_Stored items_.
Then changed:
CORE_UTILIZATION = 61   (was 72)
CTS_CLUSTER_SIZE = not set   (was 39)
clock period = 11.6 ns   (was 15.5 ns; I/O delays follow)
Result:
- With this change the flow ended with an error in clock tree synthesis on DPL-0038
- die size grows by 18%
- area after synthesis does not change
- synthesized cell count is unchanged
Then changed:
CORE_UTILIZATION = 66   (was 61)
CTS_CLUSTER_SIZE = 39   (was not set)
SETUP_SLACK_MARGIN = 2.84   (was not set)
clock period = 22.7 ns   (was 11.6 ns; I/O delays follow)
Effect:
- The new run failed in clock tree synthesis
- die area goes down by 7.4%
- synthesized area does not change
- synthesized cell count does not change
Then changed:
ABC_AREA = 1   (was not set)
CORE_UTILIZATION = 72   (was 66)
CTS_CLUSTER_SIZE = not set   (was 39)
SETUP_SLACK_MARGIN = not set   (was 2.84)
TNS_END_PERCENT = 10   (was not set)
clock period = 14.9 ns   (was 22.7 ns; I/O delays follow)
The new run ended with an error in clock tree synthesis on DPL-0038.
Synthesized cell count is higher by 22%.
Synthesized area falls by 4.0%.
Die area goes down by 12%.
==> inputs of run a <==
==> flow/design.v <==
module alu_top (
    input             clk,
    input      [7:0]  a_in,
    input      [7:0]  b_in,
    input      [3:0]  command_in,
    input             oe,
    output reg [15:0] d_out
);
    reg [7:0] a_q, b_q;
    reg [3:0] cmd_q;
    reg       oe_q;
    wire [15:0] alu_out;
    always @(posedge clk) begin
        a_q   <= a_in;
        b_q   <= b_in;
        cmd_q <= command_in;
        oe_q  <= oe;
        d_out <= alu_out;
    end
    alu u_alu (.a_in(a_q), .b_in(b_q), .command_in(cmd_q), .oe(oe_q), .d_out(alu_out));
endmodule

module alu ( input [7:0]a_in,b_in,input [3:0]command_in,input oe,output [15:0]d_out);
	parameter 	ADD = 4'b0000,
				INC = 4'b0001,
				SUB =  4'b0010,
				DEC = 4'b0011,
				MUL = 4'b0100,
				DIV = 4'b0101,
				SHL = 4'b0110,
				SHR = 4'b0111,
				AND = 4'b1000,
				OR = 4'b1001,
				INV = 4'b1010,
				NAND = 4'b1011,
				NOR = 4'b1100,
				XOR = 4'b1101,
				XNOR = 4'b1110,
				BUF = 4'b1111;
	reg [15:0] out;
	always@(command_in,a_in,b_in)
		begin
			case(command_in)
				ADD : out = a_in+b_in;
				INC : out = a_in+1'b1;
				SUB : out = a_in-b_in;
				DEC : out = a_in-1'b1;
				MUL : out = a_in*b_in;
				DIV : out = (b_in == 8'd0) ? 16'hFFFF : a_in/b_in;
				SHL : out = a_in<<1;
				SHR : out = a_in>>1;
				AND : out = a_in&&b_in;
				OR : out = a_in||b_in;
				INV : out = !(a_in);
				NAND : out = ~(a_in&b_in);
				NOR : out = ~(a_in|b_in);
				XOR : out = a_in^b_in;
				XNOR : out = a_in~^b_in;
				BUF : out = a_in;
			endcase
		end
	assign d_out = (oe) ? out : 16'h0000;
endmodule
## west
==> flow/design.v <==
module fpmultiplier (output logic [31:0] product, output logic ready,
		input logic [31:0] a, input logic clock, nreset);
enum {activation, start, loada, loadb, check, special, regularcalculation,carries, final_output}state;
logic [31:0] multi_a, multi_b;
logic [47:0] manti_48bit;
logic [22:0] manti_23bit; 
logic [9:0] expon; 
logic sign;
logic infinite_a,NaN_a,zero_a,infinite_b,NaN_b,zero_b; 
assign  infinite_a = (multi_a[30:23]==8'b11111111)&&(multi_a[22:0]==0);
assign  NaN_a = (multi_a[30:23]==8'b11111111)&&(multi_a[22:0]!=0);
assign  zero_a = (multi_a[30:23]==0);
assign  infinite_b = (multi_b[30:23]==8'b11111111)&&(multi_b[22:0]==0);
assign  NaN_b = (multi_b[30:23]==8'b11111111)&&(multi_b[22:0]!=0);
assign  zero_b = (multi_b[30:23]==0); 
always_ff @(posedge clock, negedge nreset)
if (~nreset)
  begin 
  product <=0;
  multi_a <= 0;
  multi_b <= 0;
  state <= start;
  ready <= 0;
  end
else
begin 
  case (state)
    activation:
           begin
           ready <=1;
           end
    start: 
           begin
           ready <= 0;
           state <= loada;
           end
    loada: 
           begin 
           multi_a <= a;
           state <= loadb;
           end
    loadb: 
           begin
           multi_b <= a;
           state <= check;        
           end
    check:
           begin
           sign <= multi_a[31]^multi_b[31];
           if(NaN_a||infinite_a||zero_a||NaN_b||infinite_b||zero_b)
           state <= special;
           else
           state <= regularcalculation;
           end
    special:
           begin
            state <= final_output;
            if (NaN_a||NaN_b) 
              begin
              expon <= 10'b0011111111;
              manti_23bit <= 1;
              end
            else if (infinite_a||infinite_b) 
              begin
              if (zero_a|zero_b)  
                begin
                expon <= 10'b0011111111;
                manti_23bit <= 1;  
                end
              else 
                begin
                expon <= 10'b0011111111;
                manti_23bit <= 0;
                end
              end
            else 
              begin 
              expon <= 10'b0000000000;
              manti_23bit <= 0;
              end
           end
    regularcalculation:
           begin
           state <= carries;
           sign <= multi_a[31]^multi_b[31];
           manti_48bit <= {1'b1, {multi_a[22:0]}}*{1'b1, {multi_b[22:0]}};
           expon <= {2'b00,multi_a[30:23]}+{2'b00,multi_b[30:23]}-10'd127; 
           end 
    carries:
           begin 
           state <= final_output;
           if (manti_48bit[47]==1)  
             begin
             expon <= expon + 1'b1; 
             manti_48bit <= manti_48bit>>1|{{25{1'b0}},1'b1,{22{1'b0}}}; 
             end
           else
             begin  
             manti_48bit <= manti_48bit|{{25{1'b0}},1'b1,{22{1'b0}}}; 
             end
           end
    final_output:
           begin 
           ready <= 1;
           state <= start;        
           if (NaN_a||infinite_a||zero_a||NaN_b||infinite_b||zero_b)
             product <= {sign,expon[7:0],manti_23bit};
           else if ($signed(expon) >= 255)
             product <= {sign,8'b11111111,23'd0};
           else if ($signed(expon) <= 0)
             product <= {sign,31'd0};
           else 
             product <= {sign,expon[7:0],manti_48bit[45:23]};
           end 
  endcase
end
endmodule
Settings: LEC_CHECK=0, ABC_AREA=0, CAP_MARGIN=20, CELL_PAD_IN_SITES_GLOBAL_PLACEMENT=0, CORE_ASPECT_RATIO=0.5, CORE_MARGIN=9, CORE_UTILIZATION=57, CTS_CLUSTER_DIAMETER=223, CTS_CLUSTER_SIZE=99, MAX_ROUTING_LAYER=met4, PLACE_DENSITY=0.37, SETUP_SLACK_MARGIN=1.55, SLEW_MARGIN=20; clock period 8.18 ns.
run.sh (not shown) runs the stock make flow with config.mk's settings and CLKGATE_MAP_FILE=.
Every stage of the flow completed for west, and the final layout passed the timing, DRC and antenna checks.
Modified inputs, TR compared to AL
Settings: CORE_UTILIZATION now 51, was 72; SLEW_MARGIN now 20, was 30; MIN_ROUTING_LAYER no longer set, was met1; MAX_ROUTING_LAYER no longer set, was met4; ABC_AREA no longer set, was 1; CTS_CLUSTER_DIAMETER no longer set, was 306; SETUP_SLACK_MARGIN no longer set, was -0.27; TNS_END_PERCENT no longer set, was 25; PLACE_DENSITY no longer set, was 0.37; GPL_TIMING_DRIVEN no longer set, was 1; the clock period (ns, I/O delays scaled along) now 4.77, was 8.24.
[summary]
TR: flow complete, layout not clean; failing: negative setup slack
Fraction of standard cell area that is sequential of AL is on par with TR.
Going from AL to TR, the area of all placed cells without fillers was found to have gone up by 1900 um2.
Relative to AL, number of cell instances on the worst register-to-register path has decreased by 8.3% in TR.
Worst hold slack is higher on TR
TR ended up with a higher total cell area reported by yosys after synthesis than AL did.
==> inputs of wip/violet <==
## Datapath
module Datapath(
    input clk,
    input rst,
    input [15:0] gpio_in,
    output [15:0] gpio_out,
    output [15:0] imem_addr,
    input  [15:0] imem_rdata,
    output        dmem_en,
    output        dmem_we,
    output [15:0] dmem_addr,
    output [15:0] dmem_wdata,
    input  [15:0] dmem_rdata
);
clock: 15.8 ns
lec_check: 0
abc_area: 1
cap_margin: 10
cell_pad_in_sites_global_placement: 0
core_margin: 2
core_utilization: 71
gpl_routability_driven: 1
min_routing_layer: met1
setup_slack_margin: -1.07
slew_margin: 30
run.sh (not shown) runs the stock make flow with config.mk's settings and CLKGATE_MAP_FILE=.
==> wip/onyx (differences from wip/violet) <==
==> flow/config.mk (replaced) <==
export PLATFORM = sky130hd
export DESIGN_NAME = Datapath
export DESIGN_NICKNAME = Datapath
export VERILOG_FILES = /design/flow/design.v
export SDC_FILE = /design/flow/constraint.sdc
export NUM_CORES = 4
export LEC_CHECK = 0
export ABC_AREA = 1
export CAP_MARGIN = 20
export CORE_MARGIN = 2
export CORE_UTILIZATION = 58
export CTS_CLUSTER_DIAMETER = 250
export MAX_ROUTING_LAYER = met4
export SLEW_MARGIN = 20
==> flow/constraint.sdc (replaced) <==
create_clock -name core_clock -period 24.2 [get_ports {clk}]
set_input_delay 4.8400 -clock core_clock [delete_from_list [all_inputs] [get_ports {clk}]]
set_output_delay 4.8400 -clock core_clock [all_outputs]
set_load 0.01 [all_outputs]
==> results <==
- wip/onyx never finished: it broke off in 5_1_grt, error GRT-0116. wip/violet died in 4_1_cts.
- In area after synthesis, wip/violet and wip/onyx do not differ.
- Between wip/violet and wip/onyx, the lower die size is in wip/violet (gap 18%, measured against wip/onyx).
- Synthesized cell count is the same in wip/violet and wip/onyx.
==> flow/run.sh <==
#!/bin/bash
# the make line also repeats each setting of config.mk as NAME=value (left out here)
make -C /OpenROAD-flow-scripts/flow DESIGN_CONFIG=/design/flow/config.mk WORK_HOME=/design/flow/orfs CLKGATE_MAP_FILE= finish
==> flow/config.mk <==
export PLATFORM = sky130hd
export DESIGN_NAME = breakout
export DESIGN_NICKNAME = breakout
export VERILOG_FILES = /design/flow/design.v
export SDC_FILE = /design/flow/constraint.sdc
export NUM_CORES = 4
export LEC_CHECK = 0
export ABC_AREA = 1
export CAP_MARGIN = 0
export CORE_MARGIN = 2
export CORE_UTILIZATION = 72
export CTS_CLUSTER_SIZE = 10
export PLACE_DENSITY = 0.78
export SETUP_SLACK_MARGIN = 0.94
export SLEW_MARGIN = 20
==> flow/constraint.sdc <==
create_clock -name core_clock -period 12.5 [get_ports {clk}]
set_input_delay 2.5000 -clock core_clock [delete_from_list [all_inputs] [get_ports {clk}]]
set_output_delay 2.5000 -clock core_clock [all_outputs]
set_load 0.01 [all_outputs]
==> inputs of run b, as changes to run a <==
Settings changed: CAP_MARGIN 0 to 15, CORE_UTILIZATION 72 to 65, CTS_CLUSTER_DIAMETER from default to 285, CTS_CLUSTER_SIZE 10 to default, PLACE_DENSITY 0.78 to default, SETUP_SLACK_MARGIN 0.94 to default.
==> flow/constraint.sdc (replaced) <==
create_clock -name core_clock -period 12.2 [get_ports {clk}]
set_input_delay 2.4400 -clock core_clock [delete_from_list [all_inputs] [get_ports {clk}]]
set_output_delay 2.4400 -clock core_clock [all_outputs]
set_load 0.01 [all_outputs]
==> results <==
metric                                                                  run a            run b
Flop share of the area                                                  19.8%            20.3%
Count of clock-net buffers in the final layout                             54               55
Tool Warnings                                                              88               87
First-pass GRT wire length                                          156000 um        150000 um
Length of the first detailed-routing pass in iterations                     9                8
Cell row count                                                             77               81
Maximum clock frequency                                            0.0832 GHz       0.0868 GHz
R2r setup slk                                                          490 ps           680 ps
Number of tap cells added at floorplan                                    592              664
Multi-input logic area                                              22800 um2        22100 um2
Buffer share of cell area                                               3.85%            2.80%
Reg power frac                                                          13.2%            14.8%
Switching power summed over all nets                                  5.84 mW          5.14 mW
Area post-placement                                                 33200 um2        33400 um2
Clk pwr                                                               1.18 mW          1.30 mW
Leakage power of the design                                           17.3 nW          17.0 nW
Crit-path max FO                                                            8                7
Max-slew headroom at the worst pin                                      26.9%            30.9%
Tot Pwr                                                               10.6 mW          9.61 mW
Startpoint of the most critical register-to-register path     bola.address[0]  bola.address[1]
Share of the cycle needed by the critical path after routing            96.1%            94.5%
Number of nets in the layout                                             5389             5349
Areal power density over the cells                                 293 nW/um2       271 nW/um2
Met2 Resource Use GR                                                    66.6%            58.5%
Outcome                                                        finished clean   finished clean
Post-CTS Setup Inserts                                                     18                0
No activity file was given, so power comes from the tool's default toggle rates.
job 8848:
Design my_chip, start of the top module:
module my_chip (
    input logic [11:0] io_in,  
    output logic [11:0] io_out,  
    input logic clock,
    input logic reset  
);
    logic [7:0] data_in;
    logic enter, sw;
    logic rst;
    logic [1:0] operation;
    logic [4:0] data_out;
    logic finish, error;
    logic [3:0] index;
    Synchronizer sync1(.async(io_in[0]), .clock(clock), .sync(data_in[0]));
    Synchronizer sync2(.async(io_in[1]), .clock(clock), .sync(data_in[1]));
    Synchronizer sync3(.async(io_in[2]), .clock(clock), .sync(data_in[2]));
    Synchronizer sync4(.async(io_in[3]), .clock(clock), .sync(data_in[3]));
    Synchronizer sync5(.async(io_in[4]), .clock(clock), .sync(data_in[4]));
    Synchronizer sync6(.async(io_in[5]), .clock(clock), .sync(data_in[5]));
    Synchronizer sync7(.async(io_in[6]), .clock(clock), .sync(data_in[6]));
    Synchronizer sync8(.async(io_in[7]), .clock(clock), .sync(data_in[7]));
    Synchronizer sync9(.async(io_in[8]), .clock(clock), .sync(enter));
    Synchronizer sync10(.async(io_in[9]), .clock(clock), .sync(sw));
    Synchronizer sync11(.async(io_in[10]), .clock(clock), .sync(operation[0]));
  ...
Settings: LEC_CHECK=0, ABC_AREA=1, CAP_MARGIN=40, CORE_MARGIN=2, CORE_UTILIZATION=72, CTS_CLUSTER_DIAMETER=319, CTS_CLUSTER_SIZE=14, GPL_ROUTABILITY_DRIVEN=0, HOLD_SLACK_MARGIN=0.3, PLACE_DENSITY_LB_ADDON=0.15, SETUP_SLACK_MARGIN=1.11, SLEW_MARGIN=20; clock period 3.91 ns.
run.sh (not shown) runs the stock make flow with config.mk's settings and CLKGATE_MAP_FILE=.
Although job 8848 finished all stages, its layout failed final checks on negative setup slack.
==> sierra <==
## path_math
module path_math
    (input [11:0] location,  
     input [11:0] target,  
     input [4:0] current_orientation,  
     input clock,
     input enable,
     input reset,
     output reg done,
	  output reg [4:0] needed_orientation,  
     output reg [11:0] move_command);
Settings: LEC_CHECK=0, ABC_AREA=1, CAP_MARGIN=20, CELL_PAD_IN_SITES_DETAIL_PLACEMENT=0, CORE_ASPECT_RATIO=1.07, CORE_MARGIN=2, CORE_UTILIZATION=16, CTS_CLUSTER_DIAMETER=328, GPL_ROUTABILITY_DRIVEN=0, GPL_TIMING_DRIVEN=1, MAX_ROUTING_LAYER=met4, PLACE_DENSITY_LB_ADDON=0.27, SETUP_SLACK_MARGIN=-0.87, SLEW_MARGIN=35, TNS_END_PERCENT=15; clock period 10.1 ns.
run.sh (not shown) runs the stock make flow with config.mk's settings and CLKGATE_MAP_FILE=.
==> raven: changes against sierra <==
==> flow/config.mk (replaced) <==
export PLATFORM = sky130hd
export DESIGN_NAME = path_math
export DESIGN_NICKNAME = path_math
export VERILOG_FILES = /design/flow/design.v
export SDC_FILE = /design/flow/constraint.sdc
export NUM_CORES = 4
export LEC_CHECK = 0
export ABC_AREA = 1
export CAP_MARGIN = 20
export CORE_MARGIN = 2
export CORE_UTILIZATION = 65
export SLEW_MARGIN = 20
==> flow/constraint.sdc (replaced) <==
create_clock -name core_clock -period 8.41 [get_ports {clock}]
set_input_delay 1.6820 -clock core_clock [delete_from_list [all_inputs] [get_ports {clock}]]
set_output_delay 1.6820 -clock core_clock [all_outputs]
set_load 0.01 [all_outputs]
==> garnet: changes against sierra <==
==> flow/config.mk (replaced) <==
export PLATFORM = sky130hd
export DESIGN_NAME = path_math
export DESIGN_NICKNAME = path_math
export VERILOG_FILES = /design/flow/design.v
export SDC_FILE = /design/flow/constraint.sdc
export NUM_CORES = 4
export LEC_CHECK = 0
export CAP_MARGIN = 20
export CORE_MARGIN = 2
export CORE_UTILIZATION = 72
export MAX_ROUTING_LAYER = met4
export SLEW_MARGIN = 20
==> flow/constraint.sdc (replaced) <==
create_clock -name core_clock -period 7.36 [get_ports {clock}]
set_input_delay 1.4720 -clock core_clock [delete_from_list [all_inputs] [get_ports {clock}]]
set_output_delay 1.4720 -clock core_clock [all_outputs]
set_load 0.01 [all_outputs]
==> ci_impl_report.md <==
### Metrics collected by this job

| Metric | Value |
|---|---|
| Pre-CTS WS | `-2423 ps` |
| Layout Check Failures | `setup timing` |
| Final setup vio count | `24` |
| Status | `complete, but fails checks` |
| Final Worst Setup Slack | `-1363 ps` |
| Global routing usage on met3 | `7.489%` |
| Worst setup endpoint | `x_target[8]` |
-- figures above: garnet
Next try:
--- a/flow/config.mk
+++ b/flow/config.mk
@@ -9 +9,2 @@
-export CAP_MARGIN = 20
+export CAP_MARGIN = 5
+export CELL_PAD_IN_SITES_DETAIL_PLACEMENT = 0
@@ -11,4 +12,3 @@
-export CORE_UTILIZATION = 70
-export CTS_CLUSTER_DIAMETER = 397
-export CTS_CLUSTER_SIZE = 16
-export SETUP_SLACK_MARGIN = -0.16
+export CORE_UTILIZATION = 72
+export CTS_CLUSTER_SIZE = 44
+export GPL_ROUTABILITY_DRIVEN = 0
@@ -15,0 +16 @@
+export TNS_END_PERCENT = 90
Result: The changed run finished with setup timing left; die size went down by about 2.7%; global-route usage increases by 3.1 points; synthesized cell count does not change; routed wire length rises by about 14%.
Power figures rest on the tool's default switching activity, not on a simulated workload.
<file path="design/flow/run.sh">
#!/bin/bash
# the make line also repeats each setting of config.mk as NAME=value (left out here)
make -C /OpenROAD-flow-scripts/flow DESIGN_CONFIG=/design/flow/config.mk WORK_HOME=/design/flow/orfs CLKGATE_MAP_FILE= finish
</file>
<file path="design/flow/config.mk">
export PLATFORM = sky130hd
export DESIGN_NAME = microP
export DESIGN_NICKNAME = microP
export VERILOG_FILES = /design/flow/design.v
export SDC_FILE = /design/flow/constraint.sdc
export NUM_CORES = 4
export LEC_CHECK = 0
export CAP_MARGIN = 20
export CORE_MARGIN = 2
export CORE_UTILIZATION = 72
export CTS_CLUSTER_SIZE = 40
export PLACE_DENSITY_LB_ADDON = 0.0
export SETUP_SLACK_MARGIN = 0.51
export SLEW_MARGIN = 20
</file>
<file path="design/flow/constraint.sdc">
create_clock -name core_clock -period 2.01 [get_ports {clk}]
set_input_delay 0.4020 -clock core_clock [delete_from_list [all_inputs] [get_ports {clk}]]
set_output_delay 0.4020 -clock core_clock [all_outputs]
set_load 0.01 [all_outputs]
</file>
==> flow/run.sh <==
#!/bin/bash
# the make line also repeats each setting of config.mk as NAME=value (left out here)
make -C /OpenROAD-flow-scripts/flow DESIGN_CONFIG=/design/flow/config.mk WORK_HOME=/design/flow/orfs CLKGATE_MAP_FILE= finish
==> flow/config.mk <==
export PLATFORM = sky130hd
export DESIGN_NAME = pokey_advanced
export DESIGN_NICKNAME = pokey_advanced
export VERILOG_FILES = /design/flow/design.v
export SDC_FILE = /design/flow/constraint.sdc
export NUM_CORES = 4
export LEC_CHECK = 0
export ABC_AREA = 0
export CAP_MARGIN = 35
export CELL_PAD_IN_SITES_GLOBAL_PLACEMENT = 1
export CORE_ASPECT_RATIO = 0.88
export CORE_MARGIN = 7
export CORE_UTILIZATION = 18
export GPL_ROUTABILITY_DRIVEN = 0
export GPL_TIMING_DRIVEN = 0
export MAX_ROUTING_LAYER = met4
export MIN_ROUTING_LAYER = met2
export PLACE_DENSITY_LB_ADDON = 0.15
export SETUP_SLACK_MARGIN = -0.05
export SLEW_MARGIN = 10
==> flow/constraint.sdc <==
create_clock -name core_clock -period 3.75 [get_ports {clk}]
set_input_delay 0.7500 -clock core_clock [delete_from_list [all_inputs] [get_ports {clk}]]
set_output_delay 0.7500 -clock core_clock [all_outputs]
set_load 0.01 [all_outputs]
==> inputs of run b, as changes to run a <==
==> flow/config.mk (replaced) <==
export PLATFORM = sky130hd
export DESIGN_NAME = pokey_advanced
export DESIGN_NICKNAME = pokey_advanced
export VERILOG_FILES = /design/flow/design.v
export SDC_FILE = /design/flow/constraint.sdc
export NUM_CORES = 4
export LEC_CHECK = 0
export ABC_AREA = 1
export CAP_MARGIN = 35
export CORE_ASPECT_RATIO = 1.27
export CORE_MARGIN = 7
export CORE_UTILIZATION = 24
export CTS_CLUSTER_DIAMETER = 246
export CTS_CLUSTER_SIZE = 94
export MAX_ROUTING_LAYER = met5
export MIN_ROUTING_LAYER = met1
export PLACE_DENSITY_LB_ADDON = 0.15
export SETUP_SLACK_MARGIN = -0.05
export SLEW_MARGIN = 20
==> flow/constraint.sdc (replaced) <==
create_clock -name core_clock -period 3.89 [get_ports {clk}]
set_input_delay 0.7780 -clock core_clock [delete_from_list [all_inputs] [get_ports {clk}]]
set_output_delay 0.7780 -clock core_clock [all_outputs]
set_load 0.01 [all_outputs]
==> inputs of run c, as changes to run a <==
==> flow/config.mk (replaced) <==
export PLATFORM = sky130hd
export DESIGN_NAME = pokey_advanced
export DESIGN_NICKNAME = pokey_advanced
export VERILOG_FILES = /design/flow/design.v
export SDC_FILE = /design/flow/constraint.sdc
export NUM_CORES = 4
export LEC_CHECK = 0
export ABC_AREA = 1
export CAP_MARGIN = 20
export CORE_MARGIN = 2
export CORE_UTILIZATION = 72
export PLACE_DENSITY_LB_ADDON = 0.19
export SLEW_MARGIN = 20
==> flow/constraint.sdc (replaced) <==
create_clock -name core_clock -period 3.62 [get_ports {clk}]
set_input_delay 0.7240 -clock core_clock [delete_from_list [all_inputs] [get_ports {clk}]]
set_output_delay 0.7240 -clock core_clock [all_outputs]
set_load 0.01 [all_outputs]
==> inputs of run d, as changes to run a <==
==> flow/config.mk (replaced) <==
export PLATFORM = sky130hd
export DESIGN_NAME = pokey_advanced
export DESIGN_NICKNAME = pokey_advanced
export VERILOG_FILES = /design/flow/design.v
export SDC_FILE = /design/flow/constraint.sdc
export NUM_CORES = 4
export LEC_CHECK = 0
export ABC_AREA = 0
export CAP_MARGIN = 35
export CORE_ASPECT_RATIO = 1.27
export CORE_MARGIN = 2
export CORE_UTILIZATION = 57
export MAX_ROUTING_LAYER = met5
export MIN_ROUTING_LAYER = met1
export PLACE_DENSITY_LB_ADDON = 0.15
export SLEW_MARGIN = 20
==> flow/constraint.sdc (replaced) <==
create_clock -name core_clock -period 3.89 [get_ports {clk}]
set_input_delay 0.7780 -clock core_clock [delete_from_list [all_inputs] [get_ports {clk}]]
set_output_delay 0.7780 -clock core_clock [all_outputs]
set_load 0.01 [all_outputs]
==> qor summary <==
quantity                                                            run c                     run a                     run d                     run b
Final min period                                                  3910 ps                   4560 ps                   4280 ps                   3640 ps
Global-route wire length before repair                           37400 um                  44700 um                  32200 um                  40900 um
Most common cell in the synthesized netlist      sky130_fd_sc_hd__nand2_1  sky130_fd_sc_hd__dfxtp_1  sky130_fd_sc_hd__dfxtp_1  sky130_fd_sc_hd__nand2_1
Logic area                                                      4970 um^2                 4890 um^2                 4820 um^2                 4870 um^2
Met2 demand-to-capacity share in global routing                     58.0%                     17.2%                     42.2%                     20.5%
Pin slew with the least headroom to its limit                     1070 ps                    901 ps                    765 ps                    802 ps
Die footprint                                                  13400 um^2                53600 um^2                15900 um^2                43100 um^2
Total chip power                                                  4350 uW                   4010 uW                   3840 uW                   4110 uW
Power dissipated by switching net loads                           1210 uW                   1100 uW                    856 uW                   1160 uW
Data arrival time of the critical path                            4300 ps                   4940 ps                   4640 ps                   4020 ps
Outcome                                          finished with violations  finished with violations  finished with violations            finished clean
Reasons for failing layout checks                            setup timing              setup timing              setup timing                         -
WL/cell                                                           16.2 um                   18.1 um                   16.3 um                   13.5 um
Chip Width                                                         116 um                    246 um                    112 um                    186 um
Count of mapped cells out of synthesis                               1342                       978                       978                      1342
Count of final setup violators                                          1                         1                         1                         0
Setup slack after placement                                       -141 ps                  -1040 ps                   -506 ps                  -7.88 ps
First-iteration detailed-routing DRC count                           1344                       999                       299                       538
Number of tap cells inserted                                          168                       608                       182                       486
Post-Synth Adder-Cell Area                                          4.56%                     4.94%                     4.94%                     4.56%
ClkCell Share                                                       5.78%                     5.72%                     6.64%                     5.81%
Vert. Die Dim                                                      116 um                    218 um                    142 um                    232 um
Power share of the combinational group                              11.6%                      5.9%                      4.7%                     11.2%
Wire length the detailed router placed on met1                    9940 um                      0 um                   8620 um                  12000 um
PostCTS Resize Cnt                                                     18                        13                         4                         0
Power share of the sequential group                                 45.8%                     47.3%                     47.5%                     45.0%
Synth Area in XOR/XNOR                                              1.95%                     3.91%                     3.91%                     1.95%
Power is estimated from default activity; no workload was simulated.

_YOUR GOAL_. Look at the records above. Copy every line where the string "headroom" occurs.

_RESULT OF THE EXERCISE_.
Max-slew headroom at the worst pin                                      26.9%            30.9%
Pin slew with the least headroom to its limit                     1070 ps                    901 ps                    765 ps                    802 ps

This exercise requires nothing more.